Let $M$ be an irreducible G-module, then there holds as vector spaces
$$ M \cong \text{Hom}_{F[G]}(F[G],M) = \text{Hom}_{F[G]}(\oplus_{i=1}^n V_i,M) \cong \oplus_{i=1}^n \text{Hom}_{F[G]}(V_i,M) $$
Beceause $M \neq \{ 0 \}$ there exists an $i$ such that $\text{Hom}_{F[G]}(V_i,M) \neq \{0\}$. It follows by Schur's lemma that $V_i$ is isomorphic with $M$.
The proof is verry elegant, but my attemt to prove this is to construct a submodule $V$ of $F[G]$ which is isomorphic to $M$. Let $\{w_1,\ldots, w_n \}$ be a base of $M$. I want to define $V$ to be the span of linearly independant elements of $F[G]$.
We write those elements as
$$\sum_{j=1}^{|G|} a_{ij} \: g_j,$$
where $G= \{ g_1,\ldots, g_{|G|} \}$.
We define the isomorphism $\phi: M \rightarrow V$ as the natural linear map such that
$$\phi(w_i) = \sum_{j=1}^{|G|} a_{ij} \: g_j.$$
Our goal is to find the $a_{ij}$ such that $\phi$ is indeed an isomorphism.

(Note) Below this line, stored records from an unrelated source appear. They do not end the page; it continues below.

Background: an optimization exercise with open tools, aiming at small area and a short achievable clock period. Do not read the settings as production practice.
In this exercise RTL edits were held to simulation tests only and were not proved equivalent to the original.

## design.v

```verilog
`timescale 1ns/10ps
`default_nettype none
module pem_frame_seq (
  input  wire                          alg_clk,
  input  wire                          alg_rst_n,
  input  wire                          search_end,      
  input  wire                          pem_posedge,     
  input  wire [16-1:0]   ref_dat,
  input  wire                          ref_dat_valid,
  output logic                         wave_req,        
  output logic [9-1:0]    wave_addr,       
  output logic                         buf_refresh,     
  output logic                         frm_sample_stb,  
  output logic                         frm_frame_end,   
  output logic                         frm_bank,        
  output logic [16-1:0]  frm_ref_sample   
);
  localparam logic [1:0] SEQ_IDLE   = 2'd0;   
  localparam logic [1:0] SEQ_ARMED  = 2'd1;   
  localparam logic [1:0] SEQ_SYNCED = 2'd2;   
  logic [1:0]                state;
  logic [1:0]                state_nxt;
  logic [3-1:0]  period_cnt;   
  logic [9-1:0] addr_r;       
  logic                      bank_r;       
  logic                      synced;
  logic                      boundary;
  always_comb
  begin
    state_nxt = state;
    case (state)
      SEQ_IDLE:   if (search_end)  state_nxt = SEQ_ARMED;
      SEQ_ARMED:  if (pem_posedge) state_nxt = SEQ_SYNCED;   
      SEQ_SYNCED: state_nxt = SEQ_SYNCED;                    
      default:    state_nxt = SEQ_IDLE;
    endcase
  end
  always_ff @(posedge alg_clk or negedge alg_rst_n)
  begin
    if (!alg_rst_n)
      state <= SEQ_IDLE;
    else
      state <= state_nxt;
  end
  assign synced   = (state == SEQ_SYNCED);
  assign boundary = synced && pem_posedge &&
                    (period_cnt == 3'(5 - 1));
  always_ff @(posedge alg_clk or negedge alg_rst_n)
  begin
    if (!alg_rst_n)
    begin
      period_cnt <= '0;
      bank_r     <= 1'b0;
    end
    else
    begin
      if (state == SEQ_ARMED && pem_posedge)
        period_cnt <= '0;                           
      else if (boundary)
        period_cnt <= '0;
      else if (synced && pem_posedge)
        period_cnt <= period_cnt + 3'(1);
      if (boundary)
        bank_r <= ~bank_r;                          
    end
  end
  assign wave_req  = synced && ref_dat_valid;
  assign wave_addr = (wave_req && boundary) ? '0 : addr_r;   
  always_ff @(posedge alg_clk or negedge alg_rst_n)
  begin
    if (!alg_rst_n)
      addr_r <= '0;
    else if (boundary)
      addr_r <= wave_req ? 9'(1) : '0;    
    else if (wave_req)
      addr_r <= addr_r + 9'(1);           
  end
  assign buf_refresh = boundary;
  assign frm_sample_stb = wave_req;
  assign frm_frame_end  = boundary;
  assign frm_bank       = bank_r;    
  assign frm_ref_sample = ref_dat;
endmodule
`default_nettype wire
`timescale 1ns/10ps
`default_nettype none
module lockin_mixer (
  input  wire                           alg_clk,
  input  wire                           alg_rst_n,
  input  wire                           frm_sample_stb,
  input  wire                           frm_frame_end,
  input  wire                           frm_bank,
  input  wire signed [16-1:0] frm_ref_sample,
  input  wire signed [16-1:0]   wave_sine,    
  input  wire signed [16-1:0]   wave_cosine,
  output logic                          prod_valid,
  output logic signed [32-1:0]  prod_i,       
  output logic signed [32-1:0]  prod_q,       
  output logic                          prod_bank,        
  output logic                          prod_frame_end,   
  output logic                          prod_end_bank
);
  logic signed [16-1:0] s1_sample;    
  logic                               s1_valid;
  logic                               s1_bank;
  logic                               s1_end;
  logic                               s1_end_bank;
  always_ff @(posedge alg_clk or negedge alg_rst_n)
  begin
    if (!alg_rst_n)
    begin
      s1_valid <= 1'b0;
      s1_end   <= 1'b0;
    end
    else
    begin
      s1_valid <= frm_sample_stb;
      s1_end   <= frm_frame_end;
    end
  end
  always_ff @(posedge alg_clk)
  begin
    s1_sample   <= frm_ref_sample;
    s1_bank     <= frm_frame_end ? ~frm_bank : frm_bank;   
    s1_end_bank <= frm_bank;                               
  end
  always_ff @(posedge alg_clk or negedge alg_rst_n)
  begin
    if (!alg_rst_n)
    begin
      prod_valid     <= 1'b0;
      prod_frame_end <= 1'b0;
    end
    else
    begin
      prod_valid     <= s1_valid;
      prod_frame_end <= s1_end;    
    end
  end
  always_ff @(posedge alg_clk)
  begin
    prod_i        <= 32'(s1_sample) * 32'(wave_sine);
    prod_q        <= 32'(s1_sample) * 32'(wave_cosine);
    prod_bank     <= s1_bank;
    prod_end_bank <= s1_end_bank;
  end
endmodule
`default_nettype wire
`timescale 1ns/10ps
`default_nettype none
module frame_accum (
  input  wire                                alg_clk,
  input  wire                                alg_rst_n,
  input  wire                                prod_valid,
  input  wire signed [32-1:0]    prod_i,
  input  wire signed [32-1:0]    prod_q,
  input  wire                                prod_bank,        
  input  wire                                prod_frame_end,   
  input  wire                                prod_end_bank,    
  output logic signed [40-1:0]    i_sum,            
  output logic signed [40-1:0]    q_sum,            
  output logic                               sum_valid         
);
  logic signed [40-1:0] acc_i [2];    
  logic signed [40-1:0] acc_q [2];    
  logic signed [40-1:0] nxt_i [2];    
  logic signed [40-1:0] nxt_q [2];
  logic signed [40-1:0] add_i;
  logic signed [40-1:0] add_q;
  assign add_i = 40'(prod_i);    
  assign add_q = 40'(prod_q);
  always_comb
  begin
    for (int b = 0; b < 2; b++)
    begin
      nxt_i[b] = acc_i[b];
      nxt_q[b] = acc_q[b];
      if (prod_valid && (prod_bank == 1'(b)))
      begin
        nxt_i[b] = acc_i[b] + add_i;
        nxt_q[b] = acc_q[b] + add_q;
      end
    end
  end
  always_ff @(posedge alg_clk or negedge alg_rst_n)
  begin
    if (!alg_rst_n)
    begin
      for (int b = 0; b < 2; b++)
      begin
        acc_i[b] <= '0;
        acc_q[b] <= '0;
      end
    end
    else
    begin
      for (int b = 0; b < 2; b++)
      begin
        if (prod_frame_end && (prod_end_bank == 1'(b)))
        begin
          acc_i[b] <= '0;        
          acc_q[b] <= '0;
        end
        else
        begin
          acc_i[b] <= nxt_i[b];
          acc_q[b] <= nxt_q[b];
        end
      end
    end
  end
  always_ff @(posedge alg_clk)
  begin
    if (prod_frame_end)
    begin
      i_sum <= prod_end_bank ? nxt_i[1] : nxt_i[0];
      q_sum <= prod_end_bank ? nxt_q[1] : nxt_q[0];
    end
  end
  always_ff @(posedge alg_clk or negedge alg_rst_n)
  begin
    if (!alg_rst_n)
      sum_valid <= 1'b0;
    else
      sum_valid <= prod_frame_end;    
  end
endmodule
`default_nettype wire
`timescale 1ns/10ps
`default_nettype none
module lockin_top (
  input  wire                          alg_clk,
  input  wire                          alg_rst_n,
  input  wire                          search_end,
  input  wire                          pem_posedge,
  input  wire [16-1:0]   ref_dat,
  input  wire                          ref_dat_valid,
  input  wire [16-1:0]     wave_sine,
  input  wire [16-1:0]     wave_cosine,
  output wire                          wave_req,
  output wire [9-1:0]     wave_addr,
  output wire                          buf_refresh,
  output wire [40-1:0]      i_sum,
  output wire [40-1:0]      q_sum,
  output wire                          sum_valid
);
  logic                        prod_valid;
  logic [32-1:0]   prod_i;
  logic [32-1:0]   prod_q;
  logic                        prod_bank;
  logic                        prod_frame_end;
  logic                        prod_end_bank;
  logic                        frm_sample_stb;
  logic                        frm_frame_end;
  logic                        frm_bank;
  logic [16-1:0] frm_ref_sample;
  pem_frame_seq u_seq (
    .alg_clk        (alg_clk),
    .alg_rst_n      (alg_rst_n),
    .search_end     (search_end),
    .pem_posedge    (pem_posedge),
    .ref_dat        (ref_dat),
    .ref_dat_valid  (ref_dat_valid),
    .wave_req       (wave_req),
    .wave_addr      (wave_addr),
    .buf_refresh    (buf_refresh),
    .frm_sample_stb (frm_sample_stb),
    .frm_frame_end  (frm_frame_end),
    .frm_bank       (frm_bank),
    .frm_ref_sample (frm_ref_sample)
  );
  lockin_mixer u_mixer (
    .alg_clk        (alg_clk),
    .alg_rst_n      (alg_rst_n),
    .frm_sample_stb (frm_sample_stb),
    .frm_frame_end  (frm_frame_end),
    .frm_bank       (frm_bank),
    .frm_ref_sample (frm_ref_sample),
    .wave_sine      (wave_sine),       
    .wave_cosine    (wave_cosine),
    .prod_valid     (prod_valid),
    .prod_i         (prod_i),
    .prod_q         (prod_q),
    .prod_bank      (prod_bank),
    .prod_frame_end (prod_frame_end),
    .prod_end_bank  (prod_end_bank)
  );
  frame_accum u_accum (
    .alg_clk        (alg_clk),
    .alg_rst_n      (alg_rst_n),
    .prod_valid     (prod_valid),
    .prod_i         (prod_i),
    .prod_q         (prod_q),
    .prod_bank      (prod_bank),
    .prod_frame_end (prod_frame_end),
    .prod_end_bank  (prod_end_bank),
    .i_sum          (i_sum),
    .q_sum          (q_sum),
    .sum_valid      (sum_valid)
  );
endmodule
`default_nettype wire
```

We have to show that $\phi(g_k \cdot w_i) = g_k \phi(w_i)$ for each $k: 1, \ldots , |g|$.
Let $\lambda^k_{ij} \in F$ such that $$g_k \cdot w_i = \sum_{l=1}^n \lambda^k_{il} w_l. $$
Then $\phi(g_k \cdot w_i) = g_k \phi(w_i)$ is equivalent to
$$ \phi \left( \sum_{l=1}^n \lambda^k_{il} w_l \right) = \sum_{j=1}^{|G|} a_{ij} \: g_kg_j $$
$$ \Longleftrightarrow$$
$$ \sum_{l=1}^n \lambda^k_{il} \left( \sum_{j=1}^{|G|} a_{lj} \: g_j \right) = \sum_{j=1}^{|G|} a_{ij} \: g_kg_j. $$
Define the matrices $\Lambda^k = [\lambda^k_{ij}], A = [a_{ij}]$, then this can be written as
$$ \Lambda^k A
\begin{bmatrix}
g_{1} \\
g_{2} \\
\vdots \\
g_{|G|}
\end{bmatrix}
= A \begin{align}
\begin{bmatrix}
g_k g_{1} \\
g_k g_{2} \\
\vdots \\
g_k g_{|G|}
\end{bmatrix}
\end{align}. $$
The action of $g_k$ on $G$ can also be given by a matrix $L^k$, such that
$$ \Lambda^k A = A L^k. $$
How can we prove there exists such an $A$? In fact there exists $\dim M$ such $A's$, because this is the amount of times $M$ appears in $F[G]$.